Whoever said, “It never gets easier, you just get stronger” had it half right.

Burpees, a fundamental bodyweight exercise in Crossfit, strong or not, never seem to get much easier.

Burpees are like the perfect storm.

They require a great deal of strength, coordination and balance.

And to do a lot of them quickly, like you might in a CrossFit workout, you better also hope you’re quite fit.

Go ahead, rep out 10-15 burpees at full speed and you’ll see what I mean.

In this short guide, we’ll take a look at why burpees are hard, how to do them, and the standards CrossFitters should hold themselves to when adding them to a workout.

Why Are Burpees So Hard?

Burpees are difficult because they force your entire body to work hard through the movement.
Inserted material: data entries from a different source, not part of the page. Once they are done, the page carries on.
**src/rtl/fifo_w2n_flush.sv**
```systemverilog
// Asymmetric 32-bit-in / 4-bit-out FIFO with per-entry nibble counts and a flush that discards captured entries.
// Optional occupancy counter output enabled by defining FIFO_W2N_OCCUPANCY_EN.
module fifo_w2n_flush #(
  parameter int DEPTH    = 4,
  parameter int WR_WIDTH = 32,
  parameter int RD_WIDTH = 4,
  parameter int CNT_W    = $clog2(WR_WIDTH / RD_WIDTH + 1)
) (
  input  logic                clk,
  input  logic                rst,
  input  logic                wr,
  input  logic [WR_WIDTH-1:0] wr_data,
  input  logic [CNT_W-1:0]    wr_nibs,
  input  logic                rd,
  output logic [RD_WIDTH-1:0] rd_data,
  output logic                rd_last,
  output logic                data_avail,
  input  logic                flush_req,
  output logic                flush_done,
  output logic                empty,
  output logic                full
`ifdef FIFO_W2N_OCCUPANCY_EN
  ,
  output logic [$clog2(DEPTH*(WR_WIDTH/RD_WIDTH)+1)-1:0] occ
`endif
);

  localparam int NIBS = WR_WIDTH / RD_WIDTH;
  localparam int AW   = $clog2(DEPTH);
  localparam int PW   = AW + 1;
  localparam int NW   = $clog2(NIBS);

  localparam logic [1:0] IDLE  = 2'd0;
  localparam logic [1:0] FLUSH = 2'd1;
  localparam logic [1:0] DONE  = 2'd2;

  logic [WR_WIDTH-1:0] mem_r [DEPTH];
  logic [CNT_W-1:0]    cnt_r [DEPTH];
  logic [PW-1:0]       wr_ptr_r;
  logic [PW-1:0]       rd_ptr_r;
  logic [PW-1:0]       tgt_r;
  logic [NW-1:0]       nib_ptr_r;
  logic [1:0]          state_r;

  logic [WR_WIDTH-1:0] head_word_s;
  logic [CNT_W-1:0]    head_cnt_s;
  logic                empty_s;
  logic                full_s;
  logic                wr_en_s;
  logic                avail_s;
  logic                rd_en_s;
  logic                last_s;
  logic                discard_s;
  logic [RD_WIDTH-1:0] rd_data_s;

  // Status decode and head-nibble selection
  always_comb begin
    head_word_s = mem_r[rd_ptr_r[AW-1:0]];
    head_cnt_s  = cnt_r[rd_ptr_r[AW-1:0]];
    empty_s     = (wr_ptr_r == rd_ptr_r);
    full_s      = (wr_ptr_r[AW] != rd_ptr_r[AW]) && (wr_ptr_r[AW-1:0] == rd_ptr_r[AW-1:0]);
    wr_en_s     = wr && !full_s;
    avail_s     = !empty_s && (state_r == IDLE);
    rd_en_s     = rd && avail_s;
    last_s      = avail_s && (CNT_W'(nib_ptr_r) == head_cnt_s - CNT_W'(1));
    discard_s   = (state_r == FLUSH) && (rd_ptr_r != tgt_r);
    if (avail_s) begin
      rd_data_s = head_word_s[nib_ptr_r*RD_WIDTH +: RD_WIDTH];
    end else begin
      rd_data_s = '0;
    end
  end

  assign rd_data    = rd_data_s;
  assign rd_last    = last_s;
  assign data_avail = avail_s;
  assign empty      = empty_s;
  assign full       = full_s;
  assign flush_done = (state_r == DONE);

  // Entry storage; writes are accepted in every FSM state
  always_ff @(posedge clk or negedge rst) begin
    if (!rst) begin
      for (int i = 0; i < DEPTH; i++) begin
        mem_r[i] <= '0;
        cnt_r[i] <= '0;
      end
    end else if (wr_en_s) begin
      mem_r[wr_ptr_r[AW-1:0]] <= wr_data;
      cnt_r[wr_ptr_r[AW-1:0]] <= wr_nibs;
    end
  end

  // Write pointer
  always_ff @(posedge clk or negedge rst) begin
    if (!rst) begin
      wr_ptr_r <= '0;
    end else if (wr_en_s) begin
      wr_ptr_r <= wr_ptr_r + PW'(1);
    end
  end

  // Read side and flush FSM; tgt snapshots wr_ptr including a same-cycle write
  always_ff @(posedge clk or negedge rst) begin
    if (!rst) begin
      state_r   <= IDLE;
      rd_ptr_r  <= '0;
      nib_ptr_r <= '0;
      tgt_r     <= '0;
    end else begin
      case (state_r)
        IDLE: begin
          if (rd_en_s) begin
            if (last_s) begin
              nib_ptr_r <= '0;
              rd_ptr_r  <= rd_ptr_r + PW'(1);
            end else begin
              nib_ptr_r <= nib_ptr_r + NW'(1);
            end
          end
          if (flush_req) begin
            state_r <= FLUSH;
            tgt_r   <= wr_ptr_r + PW'(wr_en_s);
          end
        end
        FLUSH: begin
          nib_ptr_r <= '0;
          if (discard_s) begin
            rd_ptr_r <= rd_ptr_r + PW'(1);
            if (rd_ptr_r + PW'(1) == tgt_r) begin
              state_r <= DONE;
            end
          end else begin
            state_r <= DONE;
          end
        end
        DONE: begin
          state_r <= IDLE;
        end
        default: begin
          state_r <= IDLE;
        end
      endcase
    end
  end

`ifdef FIFO_W2N_OCCUPANCY_EN
  localparam int OW = $clog2(DEPTH * NIBS + 1);

  logic [OW-1:0] occ_r;
  logic [OW-1:0] occ_add_s;
  logic [OW-1:0] occ_sub_s;

  // Occupancy deltas: a discarded head only removes its unread remainder
  always_comb begin
    if (wr_en_s) begin
      occ_add_s = OW'(wr_nibs);
    end else begin
      occ_add_s = '0;
    end
    if (discard_s) begin
      occ_sub_s = OW'(head_cnt_s - CNT_W'(nib_ptr_r));
    end else if (rd_en_s) begin
      occ_sub_s = OW'(1);
    end else begin
      occ_sub_s = '0;
    end
  end

  // Occupancy counter
  always_ff @(posedge clk or negedge rst) begin
    if (!rst) begin
      occ_r <= '0;
    end else begin
      occ_r <= occ_r + occ_add_s - occ_sub_s;
    end
  end

  assign occ = occ_r;
`endif

endmodule

```
**config.mk**
```make
export PLATFORM = sky130hd
export DESIGN_NAME = fifo_w2n_flush
export DESIGN_NICKNAME = d
export VERILOG_FILES = /design/src/rtl/fifo_w2n_flush.sv
export SDC_FILE = /design/constraint.sdc
export NUM_CORES = 1
export LEC_CHECK = 0
export ABC_AREA = 1
export BUFFER_PORTS_ARGS = -buffer_cell sky130_fd_sc_hd__buf_2
export CORE_MARGIN = 3
export CORE_UTILIZATION = 59
export CTS_CLUSTER_DIAMETER = 100
export CTS_CLUSTER_SIZE = 28
export DETAILED_ROUTE_END_ITERATION = 10
export MAX_ROUTING_LAYER = met4
export PLACE_DENSITY = 0.87
export SLEW_MARGIN = 10
export SYNTH_ARGS = -nofsm -noshare
export SYNTH_HDL_FRONTEND = slang
export SYNTH_SLANG_ARGS = --single-unit
```
**constraint.sdc**
```tcl
create_clock -name clk -period 2.43 [get_ports clk]
set_input_delay 0.243 -clock clk [delete_from_list [all_inputs] [get_ports clk]]
set_output_delay 0.243 -clock clk [all_outputs]
set_load 0.02 [all_outputs]
```
# == Yosys cells after proc, flatten, opt, wreduce, memory -nomap -nowiden ==
# Index checks and enable logic that the tools add are counted.
# totals
ff_bits,158
in_bits,41
output_inout_bits,9
# op_classes
n_addsub,5
magnitude_cmp,3
n_eq_ne,13
shifts,1
n_mux,24
n_bitwise,2
n_reduce_logical,15
# ops
op,n
bitwise mux 128 bit,1
two-way mux 32 bit,3
binary-select mux 32 bit (select 2 bit),1
demux 32 bit (select 2 bit),1
variable part select 32 x 6 -> 4 bit,1
bitwise mux 16 bit,1
two-way mux 4 bit,4
two-way mux 3 bit,5
one-hot mux 3 bit (2 select lines),2
"adder 3 x 1 -> 3 bit, second input constant",3
binary-select mux 4 bit (select 2 bit),1
demux 4 bit (select 2 bit),1
"inequality test 2 bit, second input constant",4
logical AND 1 bit,7
== test 3 bit,2
"greater-or-equal comparator 3 bit, second input constant",2
two-way mux 2 bit,3
inverter 2 -> 3 bit,2
AND reduction 2 bit,3
== test 3 x 4 -> 1 bit,1
one-hot mux 2 bit (2 select lines),1
AND reduction 4 bit,1
"subtractor 4 x 1 -> 4 bit, second input constant",1
adder 3 x 1 -> 3 bit,1
other kinds (10),11

# == Logic depth before layout (Yosys ltp) ==
# logic_depth
depth_word,10
depth_mapped,19

# == Worst setup path before layout ==
# Ideal clock, no wire load.
# synth_timing
path_type,register to output
startpoint,register rd_ptr_r[0]
endpoint,output port rd_last
arrival_ns,1.915
required_ns,2.187
slack_ns,0.272
path_stages_with_launch,17
path_buffers,2
cell_sequence,dfrtp_1 buf_4 inv_2 buf_6 nand2_1 nand3_1 nand2_1 ha_1 inv_1 nand2_1 nand2_1 nand3_1 nand2_1 inv_1 nor2_1 nand2_1 nor2_1
# synth_via
elab_chain_len,7
word_cells_on_any_way,10
classes_between,add/sub (1); eq/ne (2); mux (3); bitwise (1); reduce/logical (3)
# synth_lines
element,line,text
start: declaration,40,logic [PW-1:0] rd_ptr_r;
start signal: assignment,116,rd_ptr_r <= rd_ptr_r + PW'(1);
start signal: assignment,129,rd_ptr_r <= rd_ptr_r + PW'(1);
inverter 2 -> 3 bit (implied by the code),59,head_cnt_s = cnt_r[rd_ptr_r[AW-1:0]];
binary-select mux 4 bit (select 2 bit),59,
two-way mux 4 bit (implied by the code) (2 in series),59,
subtractor 4 x 1 -> 4 bit,65,last_s = avail_s && (CNT_W'(nib_ptr_r) == head_cnt_s - CNT_W'(1));
== test 3 x 4 -> 1 bit,65,
logical AND 1 bit *,65,
end: declaration,16,"output logic rd_last,"
# Every way passes the cells marked *; elsewhere a longest branch is shown, timed or not. The select of a mux whose other input is x is not followed.

# == Worst setup path after layout ==
# layout_timing
startpoint,register rd_ptr_r[0]
endpoint,output port rd_data[3]
# layout_via
elab_chain_len,6
word_cells_on_any_way,9
classes_between,eq/ne (1); shift (1); mux (4); bitwise (1); reduce/logical (2)
# layout_lines
element,line,text
inverter 2 -> 3 bit (implied by the code),58,head_word_s = mem_r[rd_ptr_r[AW-1:0]];
binary-select mux 32 bit (select 2 bit),58,
two-way mux 32 bit (implied by the code) (2 in series),58,
variable part select 32 x 6 -> 4 bit,68,rd_data_s = head_word_s[nib_ptr_r*RD_WIDTH +: RD_WIDTH];
two-way mux 4 bit *,67,if (avail_s) begin
end: declaration,15,"output logic [RD_WIDTH-1:0] rd_data,"
# Marked as above.

==> run metrics <==
fin nets between 1000 and 1500; CP Capture Type output port; Num CTS Buffers 17; worst-path fanout max 19; Worst-Skew Late Latency ~0.44 ns; Worst-Margin Slew 0.470 ns; most common flop cell mapped by yosys dfrtp_1; clock sinks ~160; multi-input logic area roughly 0.0031 mm2; final hold vios 0; failing checks negative setup slack; drc violations 0; Worst-path clk slew 0.07 ns; arrival time worst endpoint 2.31 ns; Yosys top cell by area dfrtp_1; via-per-instance ratio 6.01; status finished, violations left; grt peak-use layer met2; met3 Use GR 0.0613; # H-tree levels 4; CTS tree done; FILL cells 824; Worst Clk Skew 0.0117 ns; Root Buffer clkbuf_16; CP max stage cell dfrtp_2; CORE AREA around 0.012 mm2; CP Cell Sequence clkinv_4, buf_4, nor2_1, nor2_1, o21ai_0, o211ai_1, nand3_1, nand2_1, nor2_2, nor2_2, buf_6; largest net degree at the start of global routing 80; worst vdd ir 728 uV; CP Data Required Time about 2.2 ns; Antenna diodes 0; post-route minimum period 2.55 ns; distinct cell type count after synthesis 25; Synth area leaders dfrtp_1, o21ai_0, nand2_1, nor2_1, inv_1; async set or reset register ratio after synthesis 1.00; GR Util met1 0.399; Antenna Nets Post-Route 0; met2 usage 0.463; crit-path max cell delay ~0.48 ns; sequential area share after synthesis 0.525; initial antenna violation count 0; top-count cell post-synth nand2_1; Die X between 100 and 150 um; HP Class primary input to flip-flop; Top Ports 50; # setup viols final 5; Synth Register Bits 158; Starting Density 0.614; number of DRC markers in iteration 0 894; I/O Buffers 49; internal reg-to-reg setup slack ~0.29 ns; height of the die between 100 and 150 um; vias in the first global route ~6600; global-route wire length before repair between 30000 and 40000 um; Synth top cells by count nand2_1, o21ai_0, dfrtp_1, nor2_1, inv_1; YS warnings 0; Pwr Density 1540 mW/mm2; drt total wl approximately 20000 um; Leakage 4.39 nW; Vias about 7000; DP HPWL ~11000 um; RSZ-0062 raised after global routing true; Die ar. about 0.014 mm2; synthesized area roughly 0.0075 mm2; Cell Rows 40; ratio of cells with drive above 1 in the final layout 0.169; Post-Syn Instances slightly above 900; Rel. slew slack 0.686; critical path type flip-flop to output port; pre-CTS setup slack 0.180 ns; f_max roughly 390 MHz; Total GRT Usage 0.303; Longest Clk Path Bufs 2; Post-synth EDFFs 0; Register Area ~0.0040 mm2; Overall Power around 14 mW; grt ovf 0; final worst-path setup slack -0.118 ns; Synth top area share 0.525; P&R area growth vs syn 19.4%; drt wl/cell roughly 18 um; # Max-Cap Violations 0; Final GP Congestion ~0.85; Hold Slack 0.0948 ns; router iterations before antenna repair 6; max-slew violation total from the final report 0; Synth Net Count approximately 960; final worst path period share 1.05; CP startpoint kind flip-flop; Avg Cell Area, Syn slightly above 8 um2
## where the power goes
group          switching [mW]  internal [mW]  total [mW]
combinational            3.98           2.56        6.54
sequential              0.769           3.85        4.62
clock                    1.12           1.51        2.63
## what timing repair did
| item | 4_1_cts | 5_1_grt |
|---|---|---|
| endpoints found under the setup margin | 6 | 5 |
| gates cloned | 5 | 1 |
| resized for setup | 51 | 23 |
| pin swaps | 15 | 15 |
| hold buffers | 1 | 0 |
| setup buffers | 10 | 5 |
| hold endpoints to repair | 47 | 0 |
## state kept, by name, indices dropped and copies added (netlist names)
register / cells
state_r: 2
mem_r: 128
tgt_r: 3
cnt_r: 16
rd_ptr_r: 3
nib_ptr_r: 3
wr_ptr_r: 3
## stage by stage
stage | cells | utilization | cell area (um2) | setup TNS [ns]
finish | 1138 | 0.732 | 8980 | -0.432
floorplan | 907 | - | 7520 | 0
global route | 1138 | 0.732 | 8980 | -0.917
global placement | 1087 | 0.646 | 7930 | 0
CTS | 1135 | 0.726 | 8900 | -0.146
detailed placement | 1087 | 0.646 | 7930 | 0
## critical path: cells and delay by family, from the launching register on
kind | cells | cell delay, ns
AO/OA/AOI/OAI | 2 | 0.20
buffers and inverters | 3 | 0.53
AND/OR/NAND/NOR | 6 | 0.65
flip-flops | 1 | 0.48
## cells by family after synthesis
kind of cell / share of synthesized area
flops: 0.525
fa+ha+maj: 0.0150
compound gates: 0.178
buf+inv: 0.0763
xor+xnor: 0.0151
simple gates: 0.190
## placed cells by master (no fill, tap or decap), drive strengths merged, types with 7 or more instances in the layout
cell type,synthesis,routed
o211ai,29,29
ha,9,9
o21ai,216,216
clkbuf,12,21
nand3,40,40
nand2,210,210
dfrtp,158,158
inv,60,64
xnor2,7,7
nor2,102,102
buf,45,86
## area by class of cell
| class | count | share of cell area |
|---|---|---|
| sequential | 158 | 0.441 |
| tap | 168 | 0.0234 |
| clock inverter | 12 | 0.0137 |
| clock buffer | 20 | 0.0520 |
| inverter | 62 | 0.0269 |
| timing repair buffer | 88 | 0.0935 |
| multi-input combinational | 630 | 0.350 |
## worst paths after layout
kind                             start          end  cells after the start
max reg2reg                rd_ptr_r[0]  rd_ptr_r[1]                     11
min reg2reg                  mem_r[47]    mem_r[47]                      2
min                        wr_data[30]    mem_r[62]                      3
min in group asynchronous          rst    mem_r[71]                      2
max in group asynchronous          rst  rd_ptr_r[0]                      3
max                        rd_ptr_r[0]   rd_data[3]                     11
## layer usage
metal  up-vias  share of wire  routed length [um]
met4         0          0.038                 783
met3        96          0.092                1880
met1      3244           0.40                8100
li1       3082              -                   -
met2       416           0.47                9720
met5         -              0                   0
Power figures use the tool's default switching activity.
Getting on the floor, doing a push-up, to getting back up, and jumping with a clap overhead works all the major muscle groups: legs, shoulders, arms, chest, back.

Your core supports your efforts throughout the entire movement.
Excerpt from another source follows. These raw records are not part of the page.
<file path="config.mk">
export PLATFORM = sky130hd
export DESIGN_NAME = vedic_seq_mult_ctrl
export DESIGN_NICKNAME = d
export VERILOG_FILES = /design/src/rtl/vedic_pkg.sv /design/src/rtl/vedic_mult_2bit.sv /design/src/rtl/vedic_seq_mult_ctrl.sv
export SDC_FILE = /design/constraint.sdc
export NUM_CORES = 1
export LEC_CHECK = 0
export CELL_PAD_IN_SITES_DETAIL_PLACEMENT = 0
export CELL_PAD_IN_SITES_GLOBAL_PLACEMENT = 1
export CORE_ASPECT_RATIO = 1.75
export CORE_MARGIN = 1
export CORE_UTILIZATION = 44
export DETAILED_ROUTE_END_ITERATION = 7
export PLACE_DENSITY_LB_ADDON = 0.1
export SYNTH_ARGS = -nofsm -noshare
export SYNTH_HDL_FRONTEND = slang
export SYNTH_HIERARCHICAL = 1
export SYNTH_SLANG_ARGS = --single-unit
</file>
<file path="constraint.sdc">
create_clock -name clk -period 4.09 [get_ports clk]
set_input_delay 0.6135 -clock clk [delete_from_list [all_inputs] [get_ports clk]]
set_output_delay 0.6135 -clock clk [all_outputs]
set_load 0.02 [all_outputs]
</file>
As such, burpees deplete your major muscle groups of oxygenated blood, elevating your heart rate and increasing your breathing rate.
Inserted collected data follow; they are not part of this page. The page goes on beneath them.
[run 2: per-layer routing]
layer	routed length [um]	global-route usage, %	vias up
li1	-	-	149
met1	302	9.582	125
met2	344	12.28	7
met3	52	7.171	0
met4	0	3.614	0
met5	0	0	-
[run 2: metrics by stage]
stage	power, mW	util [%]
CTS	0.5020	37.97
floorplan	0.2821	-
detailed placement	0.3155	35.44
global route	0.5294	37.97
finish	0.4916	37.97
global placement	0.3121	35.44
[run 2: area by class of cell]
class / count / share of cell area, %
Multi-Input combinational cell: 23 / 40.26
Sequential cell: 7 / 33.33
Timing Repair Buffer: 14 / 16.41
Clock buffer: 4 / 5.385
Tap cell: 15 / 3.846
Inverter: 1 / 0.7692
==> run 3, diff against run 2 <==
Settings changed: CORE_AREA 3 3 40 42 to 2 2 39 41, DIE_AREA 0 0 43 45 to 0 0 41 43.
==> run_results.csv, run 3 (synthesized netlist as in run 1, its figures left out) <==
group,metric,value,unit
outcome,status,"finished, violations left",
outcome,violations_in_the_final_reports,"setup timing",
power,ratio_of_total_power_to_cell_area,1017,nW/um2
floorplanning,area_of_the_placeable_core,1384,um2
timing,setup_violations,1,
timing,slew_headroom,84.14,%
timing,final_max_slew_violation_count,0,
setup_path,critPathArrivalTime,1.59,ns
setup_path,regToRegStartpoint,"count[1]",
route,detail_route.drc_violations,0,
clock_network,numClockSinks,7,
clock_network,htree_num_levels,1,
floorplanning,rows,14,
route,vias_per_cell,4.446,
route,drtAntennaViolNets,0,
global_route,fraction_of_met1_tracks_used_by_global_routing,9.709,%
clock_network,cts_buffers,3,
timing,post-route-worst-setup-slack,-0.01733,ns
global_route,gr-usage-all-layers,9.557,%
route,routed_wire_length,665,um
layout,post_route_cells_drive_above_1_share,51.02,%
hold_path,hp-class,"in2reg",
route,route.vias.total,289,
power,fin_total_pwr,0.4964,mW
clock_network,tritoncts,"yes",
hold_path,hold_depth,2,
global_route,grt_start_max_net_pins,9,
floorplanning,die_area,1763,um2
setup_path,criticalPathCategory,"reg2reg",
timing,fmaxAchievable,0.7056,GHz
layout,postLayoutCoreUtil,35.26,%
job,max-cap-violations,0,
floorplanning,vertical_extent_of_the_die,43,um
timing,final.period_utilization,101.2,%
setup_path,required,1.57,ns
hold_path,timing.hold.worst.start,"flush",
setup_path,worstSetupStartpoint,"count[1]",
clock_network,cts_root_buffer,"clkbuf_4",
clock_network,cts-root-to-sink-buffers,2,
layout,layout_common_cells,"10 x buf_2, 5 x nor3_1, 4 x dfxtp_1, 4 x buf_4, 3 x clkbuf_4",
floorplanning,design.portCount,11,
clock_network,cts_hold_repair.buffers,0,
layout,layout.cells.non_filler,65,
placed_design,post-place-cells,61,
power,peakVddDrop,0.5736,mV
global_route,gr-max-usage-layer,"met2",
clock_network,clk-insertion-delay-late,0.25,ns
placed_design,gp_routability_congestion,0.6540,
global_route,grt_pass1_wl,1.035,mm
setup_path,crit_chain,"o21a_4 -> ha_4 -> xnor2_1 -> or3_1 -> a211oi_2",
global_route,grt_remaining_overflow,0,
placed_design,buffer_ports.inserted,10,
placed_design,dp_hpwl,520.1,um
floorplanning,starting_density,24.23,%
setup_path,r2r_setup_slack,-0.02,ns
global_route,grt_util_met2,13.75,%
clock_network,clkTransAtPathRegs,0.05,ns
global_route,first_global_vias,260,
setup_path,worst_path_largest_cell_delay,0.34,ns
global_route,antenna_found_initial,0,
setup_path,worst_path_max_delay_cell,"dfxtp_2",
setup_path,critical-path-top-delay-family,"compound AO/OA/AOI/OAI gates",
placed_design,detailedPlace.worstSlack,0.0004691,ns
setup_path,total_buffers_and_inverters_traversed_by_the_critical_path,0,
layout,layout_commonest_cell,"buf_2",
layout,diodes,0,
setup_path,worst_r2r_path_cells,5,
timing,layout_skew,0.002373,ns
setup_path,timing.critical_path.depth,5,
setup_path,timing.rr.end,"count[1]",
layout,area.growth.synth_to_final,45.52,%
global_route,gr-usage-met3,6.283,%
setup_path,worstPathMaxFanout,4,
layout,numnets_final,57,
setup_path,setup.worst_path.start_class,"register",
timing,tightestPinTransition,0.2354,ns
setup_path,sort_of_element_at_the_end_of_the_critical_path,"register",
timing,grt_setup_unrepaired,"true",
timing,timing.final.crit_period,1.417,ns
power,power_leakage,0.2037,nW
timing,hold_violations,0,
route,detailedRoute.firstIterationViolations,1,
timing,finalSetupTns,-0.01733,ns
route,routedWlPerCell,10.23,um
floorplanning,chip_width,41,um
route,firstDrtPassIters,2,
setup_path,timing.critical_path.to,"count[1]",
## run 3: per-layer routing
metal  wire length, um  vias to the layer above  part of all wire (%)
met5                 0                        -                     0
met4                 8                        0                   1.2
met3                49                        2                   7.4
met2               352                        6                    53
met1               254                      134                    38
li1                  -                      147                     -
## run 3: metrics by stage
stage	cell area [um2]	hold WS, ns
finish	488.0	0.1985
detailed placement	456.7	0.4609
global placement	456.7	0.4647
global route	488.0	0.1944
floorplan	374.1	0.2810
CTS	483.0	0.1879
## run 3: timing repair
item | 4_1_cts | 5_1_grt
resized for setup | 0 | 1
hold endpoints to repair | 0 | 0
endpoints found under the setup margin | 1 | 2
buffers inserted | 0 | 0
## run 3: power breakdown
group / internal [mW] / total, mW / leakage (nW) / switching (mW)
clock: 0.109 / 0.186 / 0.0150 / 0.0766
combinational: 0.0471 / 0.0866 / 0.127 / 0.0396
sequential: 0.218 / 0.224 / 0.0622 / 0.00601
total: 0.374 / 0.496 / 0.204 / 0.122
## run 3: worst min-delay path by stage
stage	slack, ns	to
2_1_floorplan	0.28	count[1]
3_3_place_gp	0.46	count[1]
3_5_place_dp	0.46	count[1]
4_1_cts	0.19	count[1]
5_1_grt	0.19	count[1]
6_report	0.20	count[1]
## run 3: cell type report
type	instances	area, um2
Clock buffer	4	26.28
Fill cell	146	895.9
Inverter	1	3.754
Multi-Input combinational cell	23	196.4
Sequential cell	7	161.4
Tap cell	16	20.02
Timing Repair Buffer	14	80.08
$ cat config.mk
export PLATFORM = sky130hd
export DESIGN_NAME = scan_sequencer
export DESIGN_NICKNAME = d
export VERILOG_FILES = /design/src/rtl/scan_sequencer.sv
export SDC_FILE = /design/constraint.sdc
export NUM_CORES = 1
export LEC_CHECK = 0
export CAP_MARGIN = 20
export CORE_UTILIZATION = 45
export CTS_BUF_LIST = sky130_fd_sc_hd__clkbuf_2 sky130_fd_sc_hd__clkbuf_4 sky130_fd_sc_hd__clkbuf_8
export CTS_CLUSTER_DIAMETER = 40
export DETAILED_ROUTE_END_ITERATION = 6
export GPL_TIMING_DRIVEN = 0
export PLACE_DENSITY_LB_ADDON = 0.3
export SLEW_MARGIN = 25
export SYNTH_ARGS = -nofsm -noshare
export SYNTH_HDL_FRONTEND = slang
export SYNTH_SLANG_ARGS = --single-unit
$ cat constraint.sdc
create_clock -name CLK -period 1.8 [get_ports CLK]
set_input_delay 0.18 -clock CLK [delete_from_list [all_inputs] [get_ports CLK]]
set_output_delay 0.18 -clock CLK [all_outputs]
set_load 0.005 [all_outputs]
Whether it’s an all out set of 10-15 or 100 burpees at a slower pace for time, you’re bound to find yourself breathing heavily after you do the first big set.

Benefits Of Burpees

Burpees are a compound movement requiring muscular strength and endurance, coordination, power, and cardiovascular fitness simultaneously.

 

If you struggle with push-ups, burpees are a good accessory movement for building up a base. Expect stronger chest muscles and improved cardio from adding burpees to your training.

How To Do A Burpee

Here’s how to do a burpee:

  1. Stand with your feet shoulder width apart
  2. Push your hips back, bend your knees, and bring your hands to the floor
  3. Jump back into the top of a push-up position
  4. Complete a push-up
  5. Jump your feet towards your hands. Have them land slightly wider so they have to travel a slightly shorter distance.
  6. Extend your hips back to a standing position. At the same time, jump and clap your hands above your head.

CrossFit Burpee Standards

In CrossFit, there are a few keys to doing a burpee right each time. They are:

  • When you go to the ground, your chest and thighs must make contact with the floor.
  • Your feet must come back up together. This is a newer standard, as it used to be permissible to step up with one foot at a time. As a beginner, you can still do this, but higher level athletes should stick to jumping back up with their feet together.
  • Extend your hips fully and jump and clap overhead. Each rep ends with you standing up fully. Your body should not look like an “L” at the conclusion of the burpee as a shortcut to the next one.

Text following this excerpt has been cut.